Al Hoceïma : L’Etat et la faute

Dans l’affaire des manifestations d’Al Hoceïma, l’Etat est clairement le 1er fautif. L’affaire remonte à octobre 2016, lorsque le marchand de poisson, Mohcine Fikri, est mort broyé par une benne à ordures, alors qu’il tentait de défendre sa marchandise achetée illégalement (espadon interdit de pêche en cette période) et saisie lors d’un contrôle. La 1ère contestation à Al Hoceïma avait eu lieu en solidarité avec ce poissonnier.

Comment donc, alors que le Roi –en déplacement en Afrique- avait immédiatement réagi en dépêchant une délégation ministérielle auprès de la famille de Fikri et de la population d’Al Hoceïma, le gouvernement a-t-il pu laisser ensuite cette affaire s’enliser à ce point ?

Comment, malgré les mouvements de contestation qui se sont exprimés SEPT MOIS DURANT, on a pu faire montre d’une telle négligence… Sinon, d’une telle lenteur… Ou bien d’une telle inconscience ?

Entre le moment où a éclaté la crise et aujourd’hui, le gouvernement a changé. Du moins, a-t-il changé quelques-unes de ses têtes… Oui. Mais, la majorité qui est aux commandes aujourd’hui a beau jeu de se laver les mains de toute responsabilité dans le pourrissement de la situation à Al Hoceïma, expliquant à qui veut bien la croire que les six mois de blocage qu’a connu la formation du nouveau gouvernement sont la cause du retard pris dans la mise en œuvre du Plan quinquennal de développement de la province d’Al-Hoceima «Al-Hoceima, Manarat Al Moutawassit»… Cela ne dédouane en rien l’Etat qui doit assurer une continuité des chantiers lancés.
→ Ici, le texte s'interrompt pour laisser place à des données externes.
[src/rtl/cpu_control_fsm.sv]
// Multi-cycle control sequencer for the 16-bit turtle CPU: fetch, decode, memory
// sequencing, program counter ownership and illegal-encoding trap.
module cpu_control_fsm #(
  parameter int PC_WIDTH    = 12,
  parameter int INSTR_WIDTH = 16,
  parameter int RESET_PC    = 0
) (
  input  logic                   clk,
  input  logic                   rst,
  output logic                   imem_req_valid,
  input  logic                   imem_req_ready,
  output logic [PC_WIDTH-1:0]    imem_addr,
  input  logic                   imem_rsp_valid,
  input  logic [INSTR_WIDTH-1:0] imem_rsp_data,
  output logic                   dmem_req_valid,
  input  logic                   dmem_req_ready,
  output logic                   dmem_we,
  input  logic                   dmem_rsp_valid,
  input  logic                   branch_taken,
  input  logic [PC_WIDTH-1:0]    jump_reg_target,
  output logic [PC_WIDTH-1:0]    pc,
  output logic [INSTR_WIDTH-1:0] instr,
  output logic                   alu_en,
  output logic                   alu_src_imm,
  output logic                   regfile_we,
  output logic                   retire,
  output logic                   illegal_instr,
  output logic [2:0]             dbg_state_o
);

  // Handshakes: a transfer happens on a rising edge where valid && ready are both
  // high; valid never drops before that edge and its payload stays stable meanwhile.

  typedef enum logic [2:0] {
    S_IDLE       = 3'd0,
    S_FETCH_REQ  = 3'd1,
    S_FETCH_WAIT = 3'd2,
    S_EXECUTE    = 3'd3,
    S_MEM_REQ    = 3'd4,
    S_MEM_WAIT   = 3'd5,
    S_TRAP       = 3'd6
  } state_e;

  localparam logic [2:0] OP_ALU_IMM = 3'b000;
  localparam logic [2:0] OP_ALU_REG = 3'b001;
  localparam logic [2:0] OP_MISC    = 3'b010;
  localparam logic [2:0] OP_JMP_IMM = 3'b100;
  localparam logic [2:0] OP_JMP_REG = 3'b111;
  localparam logic [3:0] FN_LOAD    = 4'b0000;
  localparam logic [3:0] FN_STORE   = 4'b0001;
  localparam logic [3:0] FN_GET     = 4'b0010;
  localparam logic [3:0] FN_PUT     = 4'b0011;
  localparam logic [3:0] FN_SET     = 4'b0100;

  state_e                 state_q, state_d;
  logic [PC_WIDTH-1:0]    pc_q, pc_d;
  logic [INSTR_WIDTH-1:0] instr_q, instr_d;
  logic                   illegal_q, illegal_d;

  logic [2:0]          opcode;
  logic [3:0]          funct;
  logic [PC_WIDTH-1:0] imm_target;
  logic [PC_WIDTH-1:0] pc_inc;
  logic                is_store;

  assign opcode     = instr_q[3:1];
  assign funct      = instr_q[7:4];
  assign imm_target = instr_q[PC_WIDTH+3:4];
  assign pc_inc     = pc_q + PC_WIDTH'(1);
  assign is_store   = (funct == FN_STORE);

  always_ff @(posedge clk or posedge rst) begin
    if (rst) begin
      state_q   <= S_IDLE;
      pc_q      <= PC_WIDTH'(RESET_PC);
      instr_q   <= '0;
      illegal_q <= 1'b0;
    end else begin
      state_q   <= state_d;
      pc_q      <= pc_d;
      instr_q   <= instr_d;
      illegal_q <= illegal_d;
    end
  end

  always_comb begin
    state_d        = state_q;
    pc_d           = pc_q;
    instr_d        = instr_q;
    illegal_d      = illegal_q;
    imem_req_valid = 1'b0;
    dmem_req_valid = 1'b0;
    dmem_we        = 1'b0;
    alu_en         = 1'b0;
    alu_src_imm    = 1'b0;
    regfile_we     = 1'b0;
    retire         = 1'b0;
    case (state_q)
      S_IDLE: state_d = S_FETCH_REQ;
      S_FETCH_REQ: begin
        imem_req_valid = 1'b1;
        if (imem_req_ready) state_d = S_FETCH_WAIT;
      end
      S_FETCH_WAIT: begin
        if (imem_rsp_valid) begin
          instr_d = imem_rsp_data;
          state_d = S_EXECUTE;
        end
      end
      S_EXECUTE: begin
        // Every retiring path returns to fetch; memory ops and traps override below.
        retire  = 1'b1;
        state_d = S_FETCH_REQ;
        pc_d    = pc_inc;
        if (instr_q[0]) begin
          pc_d = branch_taken ? imm_target : pc_inc;
        end else begin
          case (opcode)
            OP_ALU_IMM: begin
              alu_en      = 1'b1;
              alu_src_imm = 1'b1;
              regfile_we  = 1'b1;
            end
            OP_ALU_REG: begin
              alu_en     = 1'b1;
              regfile_we = 1'b1;
            end
            OP_MISC: begin
              if (funct == FN_LOAD || funct == FN_STORE) begin
                retire  = 1'b0;
                pc_d    = pc_q;
                state_d = S_MEM_REQ;
              end else if (funct == FN_GET || funct == FN_PUT || funct == FN_SET) begin
                regfile_we = 1'b1;
              end else begin
                retire    = 1'b0;
                pc_d      = pc_q;
                illegal_d = 1'b1;
                state_d   = S_TRAP;
              end
            end
            OP_JMP_IMM: pc_d = imm_target;
            OP_JMP_REG: pc_d = jump_reg_target;
            default: begin
              retire    = 1'b0;
              pc_d      = pc_q;
              illegal_d = 1'b1;
              state_d   = S_TRAP;
            end
          endcase
        end
      end
      S_MEM_REQ: begin
        dmem_req_valid = 1'b1;
        dmem_we        = is_store;
        if (dmem_req_ready) state_d = S_MEM_WAIT;
      end
      S_MEM_WAIT: begin
        if (dmem_rsp_valid) begin
          regfile_we = !is_store;
          retire     = 1'b1;
          pc_d       = pc_inc;
          state_d    = S_FETCH_REQ;
        end
      end
      S_TRAP: state_d = S_TRAP;
      default: state_d = S_IDLE;
    endcase
  end

  assign imem_addr     = pc_q;
  assign pc            = pc_q;
  assign instr         = instr_q;
  assign illegal_instr = illegal_q;
  assign dbg_state_o   = state_q;

endmodule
Notamment quand ces chantiers ont été lancés par le Roi, comme c’est le cas pour «Al-Hoceima, Manarat Al Moutawassit» ; et quand ils revêtent un caractère aussi sensible.

S’il est une leçon que les Etats, de par le monde, ont retenue des «Printemps arabes», c’est bien celle de prendre au sérieux une revendication populaire, dès qu’elle apparaît, si l’on ne veut pas la voir dégénérer et prendre des proportions incontrôlables.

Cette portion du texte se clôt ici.